Foley, Barbara.  Jean Toomer: Race, Repression and Revolution.  Urbana: University of Illinois Press, 2014. 

            A critical reading of  Jean Toomer: Race, Repression and Revolution enables one to gain remarkable insights about Toomer (1894  -1967), his complex personality, and his canonical masterpiece Cane (1923); it invites one to reassess Toomer's location in American literary history before, during and after the fabled Harlem Renaissance.  In addition, the more one weighs the nature of Foley's argument and her rhetorical gestures, the more aware one becomes of  how literary study, over the last thirty years, has morphed into cultural study.  The consequences are not always felicitous. For example, Foley's extensive use of archival materials to sharpen our focus on Toomer's biography is superb, because it compels us to reject hasty or reductive conclusions. The connections she makes between biographical facts and mimesis or literary representation are indeed persuasive, despite the probability that those connections are, to borrow Louise Rosenblatt's terms, more efferent than  aesthetic. The lack of felicity is mainly the result of Foley's using Fredric Jameson's The Political Unconscious: Narrative as a Socially Symbolic Act (1981) as a methodological guide to reading.  That choice opens a neo-Lacanian casket of possibilities and makes Foley's exposition stylized rather than conversational. Reading as reading dominates one's engagement of  Jean Toomer: Race, Repression and Revolution .



Fulton, Sybrina and Tracy Martin. Rest in Power: The Enduring Life of Trayvon Martin.

New York: Spiegel & Grau, 2017.

African Americans have no monopoly on faith, but the historical experiences of black folks in the United States have endowed them with the ability to absorb and deploy faith with amazing grace.  Fulton and Martin are exemplars of that fact. In Rest in Power, Sybrina Fulton and Tracy Martin speak from the depths of something that must pulsate within people who have lost a loved one as a result of racially motivated violence.  Faith is what  we usually call the emotional space or place from which they speak.  As poised as scholars who know their subject matter intimately, they teach us a great deal about the qualities of individual grief.  Fulton and Martin have created a powerful tool for continuing the legacy of their son.  They have blended love, grief, and pain-forged equanimity into a book of alternating witnessing of the mother and the father. The mother's answers to each of  the father's questions are definitive.  The magnanimous control of grief is transformed into a weapon.  Trayvon Martin's  parents teach us what must be done if we are to ever rest in power.



Harvey, William R. Principles of Leadership: The Harvey Leadership Model.  Hampton, VA: Hampton University Press, 2017.

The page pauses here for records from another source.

## src/common/mem_mon_pkg.sv

```systemverilog
/*
 * Shared widths, types and constants of the memory performance monitor.
 * Imported by every RTL block and by the testbench.
 */
package mem_mon_pkg;

    // Observed bus fields
    typedef logic [31:0] addr_t;
    typedef logic [3:0]  req_id_t;

    // Cycle stamp and latency, wraps at 16 bits
    typedef logic [15:0] stamp_t;

    // Statistics
    typedef logic [31:0] count_t;
    typedef logic [31:0] bw_t;
    typedef logic [7:0]  pct_t;

    // Decoded address fields
    typedef logic [1:0]  chan_t;
    typedef logic [3:0]  bank_t;
    typedef logic [14:0] row_t;

    // One tracking slot per request tag
    localparam int NUM_IDS = 16;

    localparam int NUM_CHANNELS      = 4;
    localparam int BANKS_PER_CHANNEL = 16;

    // Low bit of each address field
    localparam int CHAN_LSB = 6;
    localparam int BANK_LSB = 8;
    localparam int ROW_LSB  = 12;

    // Data bytes carried by one response
    localparam int BYTES_PER_RESP = 64;

    // Last bucket collects everything from HIST_BUCKETS-1 upward
    localparam int HIST_BUCKETS = 16;

    // Qualifying windows needed before a flag can rise
    localparam int ANOMALY_RUN_LEN = 10;

    // Bandwidth is reported per thousand cycles
    localparam int BW_SCALE = 1000;

endpackage

```

## src/hw/row_buffer/row_buffer_analyzer.sv

```systemverilog
/*
 * Row-buffer behaviour of the request stream, with one open row per bank.
 * Counts hits, misses and bank conflicts and derives the hit rate.
 */
`timescale 1ns/1ps

module row_buffer_analyzer (
    input  logic                 clk,
    input  logic                 rst_n,
    input  logic                 monitor_enable,
    input  logic                 clear_stats,
    input  logic                 req_fire,
    input  mem_mon_pkg::addr_t   req_addr,
    output mem_mon_pkg::count_t  row_hits,
    output mem_mon_pkg::count_t  row_misses,
    output mem_mon_pkg::count_t  bank_conflicts,
    output mem_mon_pkg::pct_t    hit_rate
);
    import mem_mon_pkg::*;

    localparam int NUM_BANKS = NUM_CHANNELS * BANKS_PER_CHANNEL;
    localparam int IDX_W     = $clog2(NUM_BANKS);

    chan_t                chan;
    bank_t                bank;
    row_t                 row;
    logic [IDX_W-1:0]     bank_idx;
    row_t                 open_row [NUM_BANKS];
    logic [NUM_BANKS-1:0] active;
    logic                 row_hit;
    logic                 access;
    logic [32:0]          accesses;
    logic [39:0]          hits_x100;

    // Address decode
    assign chan     = req_addr[CHAN_LSB +: $bits(chan_t)];
    assign bank     = req_addr[BANK_LSB +: $bits(bank_t)];
    assign row      = req_addr[ROW_LSB +: $bits(row_t)];
    assign bank_idx = {chan, bank};

    // Accepted request while monitoring
    assign access  = monitor_enable && req_fire;
    assign row_hit = active[bank_idx] && (open_row[bank_idx] == row);

    always_ff @(posedge clk) begin
        if (access) begin
            open_row[bank_idx] <= row;
        end
    end

    // Open rows stay put across clear_stats
    always_ff @(posedge clk or negedge rst_n) begin
        if (!rst_n) begin
            active <= '0;
        end else if (access) begin
            active[bank_idx] <= 1'b1;
        end
    end

    always_ff @(posedge clk or negedge rst_n) begin
        if (!rst_n) begin
            row_hits       <= '0;
            row_misses     <= '0;
            bank_conflicts <= '0;
        end else if (clear_stats) begin
            row_hits       <= '0;
            row_misses     <= '0;
            bank_conflicts <= '0;
        end else if (access) begin
            if (row_hit) begin
                row_hits <= row_hits + 1'b1;
            end else begin
                row_misses <= row_misses + 1'b1;
                // Different row already open in this bank
                if (active[bank_idx]) begin
                    bank_conflicts <= bank_conflicts + 1'b1;
                end
            end
        end
    end

    // Truncated percentage, zero before the first access
    always_comb begin
        accesses  = {1'b0, row_hits} + {1'b0, row_misses};
        hits_x100 = 40'(row_hits) * 40'd100;
        if (accesses == '0) begin
            hit_rate = '0;
        end else begin
            hit_rate = pct_t'(hits_x100 / 40'(accesses));
        end
    end

endmodule

```
==> config.mk <==
export PLATFORM = sky130hd
export DESIGN_NAME = latency_tracker
export DESIGN_NICKNAME = d
export VERILOG_FILES = /design/src/common/mem_mon_pkg.sv /design/src/hw/latency_tracker/latency_tracker.sv
export SDC_FILE = /design/constraint.sdc
export NUM_CORES = 1
export LEC_CHECK = 0
export BUFFER_PORTS_ARGS = -buffer_cell sky130_fd_sc_hd__buf_4
export CAP_MARGIN = 15
export CORE_MARGIN = 2
export CORE_UTILIZATION = 50
export CTS_CLUSTER_DIAMETER = 150
export CTS_CLUSTER_SIZE = 12
export DETAILED_ROUTE_END_ITERATION = 8
export PLACE_DENSITY = 0.75
export RECOVER_POWER = 25
export SLEW_MARGIN = 30
export SYNTH_ARGS = -nofsm -noshare
export SYNTH_HDL_FRONTEND = slang
export SYNTH_SLANG_ARGS = --single-unit
==> constraint.sdc <==
create_clock -name clk -period 6.33 [get_ports clk]
set_input_delay 0.633 -clock clk [delete_from_list [all_inputs] [get_ports clk]]
set_output_delay 0.633 -clock clk [all_outputs]
set_load 0.005 [all_outputs]
==> src/common/mem_mon_pkg.sv <==
/*
 * Shared widths, types and constants of the memory performance monitor.
 * Imported by every RTL block and by the testbench.
 */
package mem_mon_pkg;

    // Observed bus fields
    typedef logic [31:0] addr_t;
    typedef logic [3:0]  req_id_t;

    // Cycle stamp and latency, wraps at 16 bits
    typedef logic [15:0] stamp_t;

    // Statistics
    typedef logic [31:0] count_t;
    typedef logic [31:0] bw_t;
    typedef logic [7:0]  pct_t;

    // Decoded address fields
    typedef logic [1:0]  chan_t;
    typedef logic [3:0]  bank_t;
    typedef logic [14:0] row_t;

    // One tracking slot per request tag
    localparam int NUM_IDS = 16;

    localparam int NUM_CHANNELS      = 4;
    localparam int BANKS_PER_CHANNEL = 16;

    // Low bit of each address field
    localparam int CHAN_LSB = 6;
    localparam int BANK_LSB = 8;
    localparam int ROW_LSB  = 12;

    // Data bytes carried by one response
    localparam int BYTES_PER_RESP = 64;

    // Last bucket collects everything from HIST_BUCKETS-1 upward
    localparam int HIST_BUCKETS = 16;

    // Qualifying windows needed before a flag can rise
    localparam int ANOMALY_RUN_LEN = 10;

    // Bandwidth is reported per thousand cycles
    localparam int BW_SCALE = 1000;

endpackage

==> src/hw/latency_tracker/latency_tracker.sv <==
/*
 * Request-to-response latency tracking by request ID.
 * Gives a per-response latency pulse plus min, max, histogram and totals.
 */
`timescale 1ns/1ps

module latency_tracker (
    input  logic                  clk,
    input  logic                  rst_n,
    input  logic                  monitor_enable,
    input  logic                  clear_stats,
    input  logic                  req_fire,
    input  mem_mon_pkg::req_id_t  req_id,
    input  logic                  resp_valid,
    input  logic                  resp_ready,
    input  mem_mon_pkg::req_id_t  resp_id,
    input  mem_mon_pkg::stamp_t   cycle_stamp,
    output logic                  lat_valid,
    output mem_mon_pkg::stamp_t   lat_value,
    output mem_mon_pkg::count_t   total_requests,
    output mem_mon_pkg::count_t   total_responses,
    output mem_mon_pkg::count_t   outstanding,
    output mem_mon_pkg::stamp_t   min_latency,
    output mem_mon_pkg::stamp_t   max_latency,
    output mem_mon_pkg::count_t   latency_histogram [mem_mon_pkg::HIST_BUCKETS]
);
    import mem_mon_pkg::*;

    localparam int BKT_W = $clog2(HIST_BUCKETS);

    stamp_t             stamp_tbl [NUM_IDS];
    logic [NUM_IDS-1:0] busy;
    logic               resp_fire;
    stamp_t             latency;
    logic [BKT_W-1:0]   bucket;

    // Responses to an idle tag are ignored
    assign resp_fire = monitor_enable && resp_valid && resp_ready && busy[resp_id];

    // Stamp difference stays correct across counter wrap
    assign latency = cycle_stamp - stamp_tbl[resp_id];

    assign bucket = (latency < stamp_t'(HIST_BUCKETS - 1)) ? latency[BKT_W-1:0]
                                                          : BKT_W'(HIST_BUCKETS - 1);

    always_ff @(posedge clk) begin
        if (req_fire) begin
            stamp_tbl[req_id] <= cycle_stamp;
        end
    end

    // A tag freed and reissued in the same cycle ends up busy
    always_ff @(posedge clk or negedge rst_n) begin
        if (!rst_n) begin
            busy <= '0;
        end else begin
            if (resp_fire) begin
                busy[resp_id] <= 1'b0;
            end
            if (req_fire) begin
                busy[req_id] <= 1'b1;
            end
        end
    end

    always_ff @(posedge clk or negedge rst_n) begin
        if (!rst_n) begin
            lat_valid <= 1'b0;
        end else begin
            lat_valid <= resp_fire;
        end
    end

    always_ff @(posedge clk) begin
        if (resp_fire) begin
            lat_value <= latency;
        end
    end

    // Table occupancy follows traffic and survives clear_stats
    always_ff @(posedge clk or negedge rst_n) begin
        if (!rst_n) begin
            outstanding <= '0;
        end else begin
            outstanding <= outstanding + count_t'(req_fire) - count_t'(resp_fire);
        end
    end

    always_ff @(posedge clk or negedge rst_n) begin
        if (!rst_n) begin
            total_requests  <= '0;
            total_responses <= '0;
            min_latency     <= '1;
            max_latency     <= '0;
        end else if (clear_stats) begin
            total_requests  <= '0;
            total_responses <= '0;
            min_latency     <= '1;
            max_latency     <= '0;
        end else begin
            if (req_fire) begin
                total_requests <= total_requests + 1'b1;
            end
            if (resp_fire) begin
                total_responses <= total_responses + 1'b1;
                if (latency < min_latency) begin
                    min_latency <= latency;
                end
                if (latency > max_latency) begin
                    max_latency <= latency;
                end
            end
        end
    end

    always_ff @(posedge clk or negedge rst_n) begin
        if (!rst_n) begin
            for (int i = 0; i < HIST_BUCKETS; i++) begin
                latency_histogram[i] <= '0;
            end
        end else if (clear_stats) begin
            for (int i = 0; i < HIST_BUCKETS; i++) begin
                latency_histogram[i] <= '0;
            end
        end else if (resp_fire) begin
            latency_histogram[bucket] <= latency_histogram[bucket] + 1'b1;
        end
    end

    // A tag may only be reused once its response has been seen
    a_id_not_reused: assert property (@(posedge clk) disable iff (!rst_n)
        req_fire |-> !busy[req_id] || (resp_fire && resp_id == req_id));

endmodule

==> impl_metrics.json, run 1 <==
{
  "run_status": "complete, but fails checks",
  "violations": "capacitance limit, slew limit",
  "syn-instance-count": 3760,
  "cts_buffers": 87,
  "finalNetCount": 4783,
  "synth_area_per_cell_um2": 11.31,
  "areaGrowthSynthToFinish_pct": 29.08,
  "vias": 36680,
  "grt-ovfl-total": 0,
  "hp-class": "input port to flop",
  "synth_top_area_share_pct": 37.71,
  "slew_headroom_pct": -244.9,
  "drv_cap": 3,
  "setup_violations": 0,
  "required_ns": 6.84,
  "clock_path_buffers": 3,
  "synth_area_leaders": "dfrtp_1 (38%), edfxtp_1 (19%), mux4_2 (7.9%)",
  "synth_top_area_cell": "dfrtp_1",
  "core_area_mm2": 0.08395,
  "antenna_found_initial": 7,
  "seqPwrFrac_pct": 42.5,
  "synth_cell_type_count": 93,
  "fin_skew_ns": 0.04320,
  "clock-sinks": 929,
  "clk_latency_ns": 0.67,
  "hold_viol_final": 0,
  "p_sw_w": 0.004786,
  "io_pins": 688,
  "period_minus_slack_ns": 6.115,
  "synthTopCellsByCount": "nand2_1 (651), dfrtp_1 (641), o21ai_0 (507), edfxtp_1 (272), nor2_1 (200)",
  "synth_area_mm2": 0.04254,
  "tns_ns": 0,
  "switching_share_pct": 31.03,
  "worst_slew_pin_slew_ns": 5.174,
  "place_inst": 5716,
  "ys.flop_type": "dfrtp_1",
  "grt_util_all_layers_pct": 38.07,
  "synth_nets": 3870,
  "ant_nets": 0,
  "post-cts-setup-buffers": 0,
  "drtIter0Drc": 4793,
  "cts-root-buf": "clkbuf_16",
  "worst_ep_arrival_time_ns": 6.63,
  "synth_edf_count": 272,
  "ys_seq_area_share_pct": 57.90,
  "setup.worst_path.end_class": "flop",
  "whs_ns": 0.3940,
  "cellPowerDensity_mw_per_mm2": 281.0,
  "filler_cell_count": 6347,
  "die_w_um": 295.7,
  "yosysMostFrequentCell": "nand2_1",
  "htree_levels": 3,
  "routed_wl_um": 168400,
  "grt_pass1_wl_um": 243000,
  "ys_async_sr_fraction_pct": 70.72,
  "routedWlPerCell_um": 28.78,
  "grt_max_degree": 106,
  "start_util_pct": 50.67,
  "viasPerCell": 6.271,
  "intPower_w": 0.01064,
  "combPwrFrac_pct": 25.9,
  "tritoncts": "done",
  "final_cell_count_no_fill": 5850,
  "path_clk_slew_ns": 0.06,
  "drc": 0,
  "clkPwrFrac_pct": 31.6,
  "ys_ff_latch": 929,
  "rows": 106,
  "layout-drive-gt1-share_pct": 30.67,
  "finalCritPeriodShare_pct": 96.61,
  "fmax_ghz": 0.1635,
  "path_max_fanout": 10,
  "die_h_um": 295.7,
  "portBuffers": 687,
  "dp_hpwl_um": 120200,
  "critPathKind": "flop to flop",
  "slew_viol_final": 227,
  "ir_drop_mv": 0.2050,
  "dieArea_mm2": 0.08743,
  "yosysWarningCount": 0,
  "grt_pass1_vias": 35890,
  "leakagePower_nw": 23.86,
  "place_congestion": 0.9914,
  "cp-start-kind": "flop",
  "dr.pass1.iters": 7
}
[cells by family (layout without fill, tap and decap cells)]
logic type                 Yosys count  after routing  share of synthesized area [%]
adders and majority gates           80             80                          2.382
AOI/OAI and AO/OA                  916            916                          12.24
and+or+nand+nor                   1127           1127                          11.66
xor gates and xnor gates           113            113                          2.380
muxes                              241            241                          10.14
buffers and inverters              354           1309                          3.288
other                                0              1                              0
DFF                                929            929                          57.90
[flip-flops by register name (all words and copies together), names as in the netlist, 16 cells and up]
signal,cells
latency_histogram,512
stamp_tbl,256
outstanding,32
total_requests,32
total_responses,32
busy,16
lat_value,16
max_latency,16
min_latency,16
[layer usage]
metal	track usage, %	vias up	wire length, um
li1	-	15280	-
met1	49.42	18110	61010
met2	56.82	2676	74390
met3	12.46	607	21840
met4	20.86	6	11090
met5	0	-	36
[final timing paths]
| check | startpoint | slack (ns) | depth (start not counted) | endpoint |
|---|---|---|---|---|
| worst max-delay path | stamp_tbl[6][4] | 0.21 | 23 | latency_histogram[447] |
| worst min-delay path | req_id[3] | 0.39 | 2 | stamp_tbl[0][0] |
| worst max register to register | stamp_tbl[6][4] | 0.21 | 23 | latency_histogram[447] |
| worst min register to register | latency_histogram[239] | 0.51 | 2 | latency_histogram[239] |
| max in group asynchronous | rst_n | 1.06 | 3 | latency_histogram[101] |
| min in group asynchronous | rst_n | 1.97 | 1 | latency_histogram[313] |
[area by class of cell]
| class | count | area [um2] | area share (%) |
|---|---|---|---|
| well taps | 1134 | 1419 | 2.584 |
| flip-flops and latches | 929 | 24630 | 44.85 |
| inverters | 115 | 431.7 | 0.7861 |
| multi-input cells | 2477 | 17180 | 31.29 |
| diodes | 1 | 2.502 | 0.004557 |
| clock buffers | 124 | 2316 | 4.218 |
| repair buffers | 1063 | 8782 | 15.99 |
| clock inverters | 7 | 147.6 | 0.2689 |
[power groups by stage]
stage / clock (W) / sequential [W] / combinational, W
after floorplan: 0 / 0.00665 / 0.00230
after global placement: 0 / 0.00667 / 0.00382
after detailed placement: 0 / 0.00667 / 0.00392
after CTS: 0.00489 / 0.00656 / 0.00394
after global routing: 0.00512 / 0.00658 / 0.00432
final: 0.00487 / 0.00656 / 0.00399
[through the flow]
stage,setup WS [ns],power (W),cell area (um2),utilization (%)
after floorplan,-0.4769,0.008949,43020,-
after global placement,-0.2470,0.01048,52170,62.14
after detailed placement,-0.3970,0.01059,52420,62.44
after CTS,0.2506,0.01539,54890,65.38
after global routing,-0.009316,0.01603,54910,65.40
final,0.2148,0.01543,54910,65.40
[placed cells by master (no fill, tap or decap), types with 13 or more instances in the layout]
cell type,count
a211o_1,16
or3_1,23
o21a_1,14
clkbuf_1,56
o21ai_0,423
o211ai_1,15
nor2b_1,16
xor2_1,53
a21oi_1,105
mux4_2,149
dfstp_2,16
nor2_1,183
and3_1,15
a21o_1,15
ha_1,74
xnor2_1,43
o21ai_1,182
dfrtp_1,641
edfxtp_1,272
inv_1,108
mux2_2,31
nor3_1,42
nand3_1,49
nand4_1,28
a21oi_4,13
nand2b_1,32
clkbuf_16,88
nand2_1,650
buf_4,965
mux2i_1,61
buf_12,57
[worst max-delay path: stages, from the launching register on]
cell       delay (ns)
edfxtp_1         0.43
mux4_2           0.52
mux4_2           0.49
inv_1            0.07
ha_1             0.26
a21o_4           0.27
a221oi_4         0.33
o311ai_4         0.16
a311o_1          0.37
nor3_2           0.13
nand4bb_1        0.11
buf_4            0.17
nor4_4           0.19
buf_12           0.17
buf_12           0.13
a41oi_1          0.17
o21ai_1          0.25
nand4b_1         0.31
nand4b_4         0.32
or2_4            0.31
nor4_4           0.32
xor2_2           0.19
buf_4            0.20
o21ai_1          0.09
[what timing repair did]
item | CTS | global route
hold buffers | 0 | 0
setup endpoints to repair | 0 | 250
resized for setup | 0 | 13
hold endpoints to repair | 0 | 0
No activity file was read; power rests on OpenSTA's default activity.
==> inputs of run 2 (changes only) <==
- CORE_MARGIN: 2 -> default
==> run 2 against run 1 <==
The flow still finishes with violations (capacitance limit, slew limit). Clock power about the same. Routed wire length decreased by 0.54%. Sequential share of layout area increased by 0.14 points. Combinational power decreased by 2%. Worst setup slack got worse by 0.078 ns. Clock skew increased by 0.022 ns. Worst hold slack improved by 0.090 ns. Register-to-register slack got worse by 0.08 ns. Clock-buffer cell count decreased by 5. Sequential cell count unchanged. Largest power group unchanged. Highest routed layer unchanged.
==> impl_metrics.json, run 2 (same netlist as run 1, synthesis figures left out) <==
{
  "cts_buffers": 87,
  "hold_start": "req_id[1]",
  "die_w_um": 293.7,
  "grt_use_met3_pct": 9.743,
  "dp_hpwl_um": 118000,
  "htree_levels": 3,
  "r2r_cells": 23,
  "reg2reg_setup_slack_ns": 0.14,
  "grt-ovfl-total": 0,
  "fin_skew_ns": 0.06519,
  "finalCritPeriodShare_pct": 97.83,
  "portBuffers": 687,
  "reg.largest.list": "latency_histogram: 512 flops, stamp_tbl: 256 flops",
  "grt_pass1_wl_um": 243400,
  "period_minus_slack_ns": 6.193,
  "start_util_pct": 50.67,
  "hold_viol_final": 0,
  "grt-busiest-layer": "met2",
  "routedWlPerCell_um": 28.62,
  "most-common-layout-cells": "buf_4 (966), nand2_1 (650), dfrtp_1 (641)",
  "viasPerCell": 6.281,
  "cellPowerDensity_mw_per_mm2": 280.0,
  "required_ns": 6.86,
  "filler_cell_count": 6384,
  "whs_path_depth": 3,
  "tritoncts": "done",
  "final_common_cell": "buf_4",
  "grt_util_all_layers_pct": 38.47,
  "cts-root-buf": "clkbuf_16",
  "whs_ns": 0.4841,
  "ir_drop_mv": 0.2023,
  "finalNetCount": 4785,
  "core_area_mm2": 0.08395,
  "r2r_end": "latency_histogram[186]",
  "vias": 36750,
  "antenna_found_initial": 7,
  "multiInputGateArea_mm2": 0.01713,
  "fmax_ghz": 0.1615,
  "leakagePower_nw": 23.79,
  "rows": 106,
  "setup.worst_path.end_class": "flop",
  "run_status": "complete, but fails checks",
  "io_pins": 688,
  "slew_viol_final": 722,
  "critPathKind": "flop to flop",
  "ant_nets": 0,
  "dieArea_mm2": 0.08625,
  "use_met1_pct": 51.28,
  "violations": "capacitance limit, slew limit",
  "drc": 0,
  "die_h_um": 293.7,
  "grt_max_degree": 172,
  "path_max_fanout": 9,
  "largest_register_ffs": 512,
  "cp-start-kind": "flop",
  "slew_headroom_pct": -208.7,
  "routed_wl_um": 167500,
  "worst_ep_arrival_time_ns": 6.72,
  "grt_pass1_vias": 35690,
  "path_clk_slew_ns": 0.07,
  "clock_path_buffers": 3,
  "dr.pass1.iters": 8,
  "grt_use_met2_pct": 58.37,
  "drtIter0Drc": 4522,
  "place_inst": 5709,
  "worst_slew_pin_slew_ns": 4.631,
  "final_cell_count_no_fill": 5851,
  "worstReg2RegStart": "stamp_tbl[3][0]",
  "register_area_mm2": 0.02463,
  "place_congestion": 0.9891,
  "hp-class": "input port to flop",
  "areaGrowthSynthToFinish_pct": 28.68,
  "regMostFlops": "latency_histogram",
  "setup_violations": 0,
  "clock-sinks": 929,
  "clk_latency_ns": 0.68,
  "drv_cap": 16,
  "layout-drive-gt1-share_pct": 30.54,
  "hold_end": "busy[4]"
}
[run 2: cell types whose count changed in the layout (fill, tap and decap cells not counted), sizes merged]
cell / delta
buf: -4
clkinv: -1
diode: +4
dlygate4sd2: +1
dlygate4sd3: +1
dlymetal6s4s: -1
inv: +1
[run 2: layout make-up]
cell class	instances	area share, %
sequential	929	44.99
multi-input combinational	2477	31.29
timing repair buffer	1065	15.82
clock buffer	119	4.236
tap	1134	2.592
inverter	115	0.7886
clock inverter	7	0.2514
antenna	5	0.02286
[run 2: worst max path at each step]
| stage | cells after the start | endpoint | slack, ns | startpoint |
|---|---|---|---|---|
| 6_report | 23 | latency_histogram[186] | 0.14 | stamp_tbl[3][0] |
| 5_1_grt | 23 | latency_histogram[61] | -0.001 | stamp_tbl[15][1] |
| 4_1_cts | 24 | latency_histogram[186] | 0.04 | stamp_tbl[3][0] |
| 3_5_place_dp | 25 | latency_histogram[186] | -0.73 | resp_id[0] |
| 3_3_place_gp | 27 | latency_histogram[93] | -0.57 | resp_id[0] |
| 2_1_floorplan | 30 | latency_histogram[438] | -0.48 | resp_id[0] |
[run 2: per-layer routing]
metal / wire, um / vias up
li1: - / 15280
met5: 27 / -
met2: 75680 / 2705
met3: 19320 / 545
met1: 62140 / 18210
met4: 10300 / 4
[run 2: repair_timing]
item                                    in CTS  in global routing
pin swaps                                    1                 10
resized for setup                            1                 21
endpoints found under the setup margin      48                256
endpoints found under the hold margin        0                 33
hold buffers                                 0                  1
setup buffers                                1                  7
[run 2: worst max-delay path, cell delays in order (launching register included)]
cell and delay [ns]:
edfxtp_1 0.40, mux4_2 0.48, mux4_2 0.49, ha_4 0.18, fa_4 0.45, nor2b_4 0.18
o211a_4 0.23, o311ai_4 0.11, a311o_1 0.35, nor3_2 0.16, nand4bb_1 0.22, nor4_4 0.31
buf_4 0.22, buf_6 0.18, a41oi_1 0.18, o21ai_1 0.25, nand4b_1 0.23, buf_4 0.22
nor2_4 0.18, and3b_2 0.29, nand3_1 0.14, xnor2_2 0.30, buf_4 0.21, o21ai_0 0.13
[run 2: through the flow]
step                      utilization, %  setup TNS [ns]  power, W  area (um2)  setup WS (ns)
after global placement             62.14         -145.28   0.01044       52170        -0.5667
after detailed placement           62.27         -212.27   0.01051       52280        -0.7295
after CTS                          65.21               0   0.01530       54740        0.04420
after floorplan                        -          -61.14  0.008949       43020        -0.4769
after global routing               65.19       -0.001119   0.01589       54730      -0.001119
final                              65.20               0   0.01533       54740         0.1373
[run 2: report_power, final]
group / switching [W] / leakage (nW) / internal, W
clock: 0.00231 / 1.18 / 0.00255
combinational: 0.00226 / 11.2 / 0.00163
sequential: 0.000142 / 11.5 / 0.00642
total: 0.00472 / 23.8 / 0.0106
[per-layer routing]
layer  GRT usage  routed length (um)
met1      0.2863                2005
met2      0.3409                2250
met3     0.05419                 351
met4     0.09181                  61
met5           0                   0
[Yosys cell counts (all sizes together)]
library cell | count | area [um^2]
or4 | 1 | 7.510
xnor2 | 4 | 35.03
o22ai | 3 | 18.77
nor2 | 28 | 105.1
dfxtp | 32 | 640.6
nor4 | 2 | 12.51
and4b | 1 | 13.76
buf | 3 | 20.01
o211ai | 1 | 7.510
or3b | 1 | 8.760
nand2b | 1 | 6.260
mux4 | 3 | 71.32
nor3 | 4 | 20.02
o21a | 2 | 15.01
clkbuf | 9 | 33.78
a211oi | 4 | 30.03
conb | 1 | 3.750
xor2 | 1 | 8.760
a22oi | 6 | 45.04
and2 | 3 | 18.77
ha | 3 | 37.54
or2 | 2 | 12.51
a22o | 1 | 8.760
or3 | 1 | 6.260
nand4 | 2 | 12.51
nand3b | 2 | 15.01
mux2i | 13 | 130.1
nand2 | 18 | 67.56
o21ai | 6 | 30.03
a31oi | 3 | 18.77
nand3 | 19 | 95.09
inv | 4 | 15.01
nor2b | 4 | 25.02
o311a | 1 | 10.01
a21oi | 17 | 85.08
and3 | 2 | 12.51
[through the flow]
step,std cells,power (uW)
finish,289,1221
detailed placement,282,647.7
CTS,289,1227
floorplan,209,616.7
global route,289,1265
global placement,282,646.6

            Convinced that able leadership has the potential to  "ultimately, change the course of the universe" and that his leadership model is valid, Harvey offers his ten principles of leadership "to any serious student or practitioner of higher education and to leaders in almost any organization or institution"(217).  Harvey doesn't discriminate among traits, strategies, and outcomes, but lumps them together as 10 "principles" (vision, work ethic, team building, management, fiscal conservatism, academic excellence, innovation, courage, fairness, and results).  President of Hampton Institute (now Hampton University) since July 1, 1978, Harvey avoids contextualizing his leadership in reflections on American history or the  public histories of American higher education.  Brief references to books and articles on management and selective mentioning of iconic figures expose a paucity of analysis; they serve to embellish Harvey's self-fashioning and estimation of himself as a role model for current and future leaders of HBCUs.  All things considered, Principles of Leadership has greater merit as an example of autobiography and identity politics than as a treatise on contemporary leadership.